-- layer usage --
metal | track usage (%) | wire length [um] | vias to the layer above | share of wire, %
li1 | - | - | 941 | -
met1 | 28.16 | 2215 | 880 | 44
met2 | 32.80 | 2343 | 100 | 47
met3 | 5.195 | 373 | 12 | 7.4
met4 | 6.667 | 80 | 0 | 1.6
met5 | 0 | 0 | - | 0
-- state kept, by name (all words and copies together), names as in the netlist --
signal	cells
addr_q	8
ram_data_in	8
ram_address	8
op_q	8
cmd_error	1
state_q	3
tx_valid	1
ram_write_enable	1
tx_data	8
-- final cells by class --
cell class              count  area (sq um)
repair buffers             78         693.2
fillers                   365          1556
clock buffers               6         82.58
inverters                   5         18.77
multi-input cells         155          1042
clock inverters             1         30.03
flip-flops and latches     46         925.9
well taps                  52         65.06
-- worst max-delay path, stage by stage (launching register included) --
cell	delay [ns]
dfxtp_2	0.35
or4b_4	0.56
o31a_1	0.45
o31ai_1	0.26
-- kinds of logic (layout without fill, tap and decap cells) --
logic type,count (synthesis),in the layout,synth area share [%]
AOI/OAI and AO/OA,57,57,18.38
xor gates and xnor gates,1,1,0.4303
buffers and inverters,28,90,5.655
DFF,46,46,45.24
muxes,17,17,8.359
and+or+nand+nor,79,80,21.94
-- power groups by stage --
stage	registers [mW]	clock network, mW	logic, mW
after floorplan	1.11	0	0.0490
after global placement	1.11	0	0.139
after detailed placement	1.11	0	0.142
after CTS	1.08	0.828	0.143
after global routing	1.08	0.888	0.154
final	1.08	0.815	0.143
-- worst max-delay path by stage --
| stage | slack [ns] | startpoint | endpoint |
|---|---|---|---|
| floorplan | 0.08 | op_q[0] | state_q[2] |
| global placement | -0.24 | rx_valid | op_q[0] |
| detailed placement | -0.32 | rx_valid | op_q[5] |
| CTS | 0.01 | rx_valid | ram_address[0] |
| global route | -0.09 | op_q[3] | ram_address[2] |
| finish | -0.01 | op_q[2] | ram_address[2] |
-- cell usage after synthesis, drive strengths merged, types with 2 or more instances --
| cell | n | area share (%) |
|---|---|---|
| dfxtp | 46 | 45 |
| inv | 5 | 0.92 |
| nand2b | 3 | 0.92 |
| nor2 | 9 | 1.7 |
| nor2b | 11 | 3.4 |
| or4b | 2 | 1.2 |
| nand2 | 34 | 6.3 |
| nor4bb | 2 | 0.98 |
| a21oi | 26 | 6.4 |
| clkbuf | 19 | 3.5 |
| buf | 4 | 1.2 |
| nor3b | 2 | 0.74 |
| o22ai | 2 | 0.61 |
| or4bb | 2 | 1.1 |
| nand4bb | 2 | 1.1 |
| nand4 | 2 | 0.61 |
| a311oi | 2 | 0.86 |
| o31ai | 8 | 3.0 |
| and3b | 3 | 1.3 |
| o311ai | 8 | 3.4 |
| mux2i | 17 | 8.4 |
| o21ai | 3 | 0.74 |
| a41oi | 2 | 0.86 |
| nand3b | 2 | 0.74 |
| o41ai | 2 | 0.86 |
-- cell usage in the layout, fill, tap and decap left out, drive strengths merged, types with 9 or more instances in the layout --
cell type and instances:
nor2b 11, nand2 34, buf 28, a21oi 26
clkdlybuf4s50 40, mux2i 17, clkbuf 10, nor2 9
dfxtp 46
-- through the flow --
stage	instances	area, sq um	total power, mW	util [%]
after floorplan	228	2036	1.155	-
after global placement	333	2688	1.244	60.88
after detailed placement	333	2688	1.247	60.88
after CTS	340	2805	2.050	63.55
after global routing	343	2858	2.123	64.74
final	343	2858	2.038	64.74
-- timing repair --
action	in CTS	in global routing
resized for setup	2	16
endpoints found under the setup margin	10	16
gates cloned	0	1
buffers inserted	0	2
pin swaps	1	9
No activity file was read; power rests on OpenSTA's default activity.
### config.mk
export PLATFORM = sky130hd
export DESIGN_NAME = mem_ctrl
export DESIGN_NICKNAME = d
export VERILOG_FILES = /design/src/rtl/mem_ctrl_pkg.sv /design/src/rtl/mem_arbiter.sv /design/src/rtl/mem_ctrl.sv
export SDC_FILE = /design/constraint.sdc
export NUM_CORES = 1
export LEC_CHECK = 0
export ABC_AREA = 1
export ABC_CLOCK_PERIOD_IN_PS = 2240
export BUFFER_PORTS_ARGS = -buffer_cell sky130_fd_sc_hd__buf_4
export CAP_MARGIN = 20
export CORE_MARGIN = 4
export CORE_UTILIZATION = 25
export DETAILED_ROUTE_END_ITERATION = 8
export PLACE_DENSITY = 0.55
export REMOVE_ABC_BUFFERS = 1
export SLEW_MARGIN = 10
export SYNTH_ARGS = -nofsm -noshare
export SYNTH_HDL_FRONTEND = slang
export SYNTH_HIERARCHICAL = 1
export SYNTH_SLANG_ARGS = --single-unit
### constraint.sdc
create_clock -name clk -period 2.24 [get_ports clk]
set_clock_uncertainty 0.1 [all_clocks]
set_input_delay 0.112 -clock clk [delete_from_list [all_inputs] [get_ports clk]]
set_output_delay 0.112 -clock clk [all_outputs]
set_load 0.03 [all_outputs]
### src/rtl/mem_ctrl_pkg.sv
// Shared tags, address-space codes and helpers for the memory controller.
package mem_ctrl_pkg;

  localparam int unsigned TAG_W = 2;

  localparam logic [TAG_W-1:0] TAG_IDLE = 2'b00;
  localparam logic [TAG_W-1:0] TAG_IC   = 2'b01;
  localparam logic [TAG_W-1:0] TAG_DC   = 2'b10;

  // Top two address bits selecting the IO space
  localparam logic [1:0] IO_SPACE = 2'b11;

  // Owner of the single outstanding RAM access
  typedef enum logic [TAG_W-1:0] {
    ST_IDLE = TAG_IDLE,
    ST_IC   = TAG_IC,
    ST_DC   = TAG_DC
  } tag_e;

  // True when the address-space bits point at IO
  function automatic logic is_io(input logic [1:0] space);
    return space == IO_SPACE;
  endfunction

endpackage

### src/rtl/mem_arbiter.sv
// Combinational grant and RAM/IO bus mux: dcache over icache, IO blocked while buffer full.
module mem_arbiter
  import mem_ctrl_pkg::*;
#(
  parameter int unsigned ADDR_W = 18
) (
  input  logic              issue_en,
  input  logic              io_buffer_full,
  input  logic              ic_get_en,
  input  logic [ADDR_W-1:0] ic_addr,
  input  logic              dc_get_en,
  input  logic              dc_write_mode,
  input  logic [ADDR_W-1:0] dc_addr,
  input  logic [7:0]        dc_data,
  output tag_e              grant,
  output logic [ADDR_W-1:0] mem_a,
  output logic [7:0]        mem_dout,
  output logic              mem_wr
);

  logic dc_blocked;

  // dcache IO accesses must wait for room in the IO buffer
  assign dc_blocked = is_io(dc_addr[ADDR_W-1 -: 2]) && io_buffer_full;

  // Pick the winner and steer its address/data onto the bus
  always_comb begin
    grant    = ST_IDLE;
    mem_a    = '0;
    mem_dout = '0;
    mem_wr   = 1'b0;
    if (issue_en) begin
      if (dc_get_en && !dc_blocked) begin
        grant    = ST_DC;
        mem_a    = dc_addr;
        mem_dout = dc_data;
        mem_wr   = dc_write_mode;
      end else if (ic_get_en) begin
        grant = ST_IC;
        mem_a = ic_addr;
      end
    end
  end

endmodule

☆ ☆ ☆ ☆ ☆ ☆ ☆

WHAT IS NEEDED: Scan the material above. Copy each line where "repair" occurs.

ANSWER BOX:
repair buffers             78         693.2
-- timing repair --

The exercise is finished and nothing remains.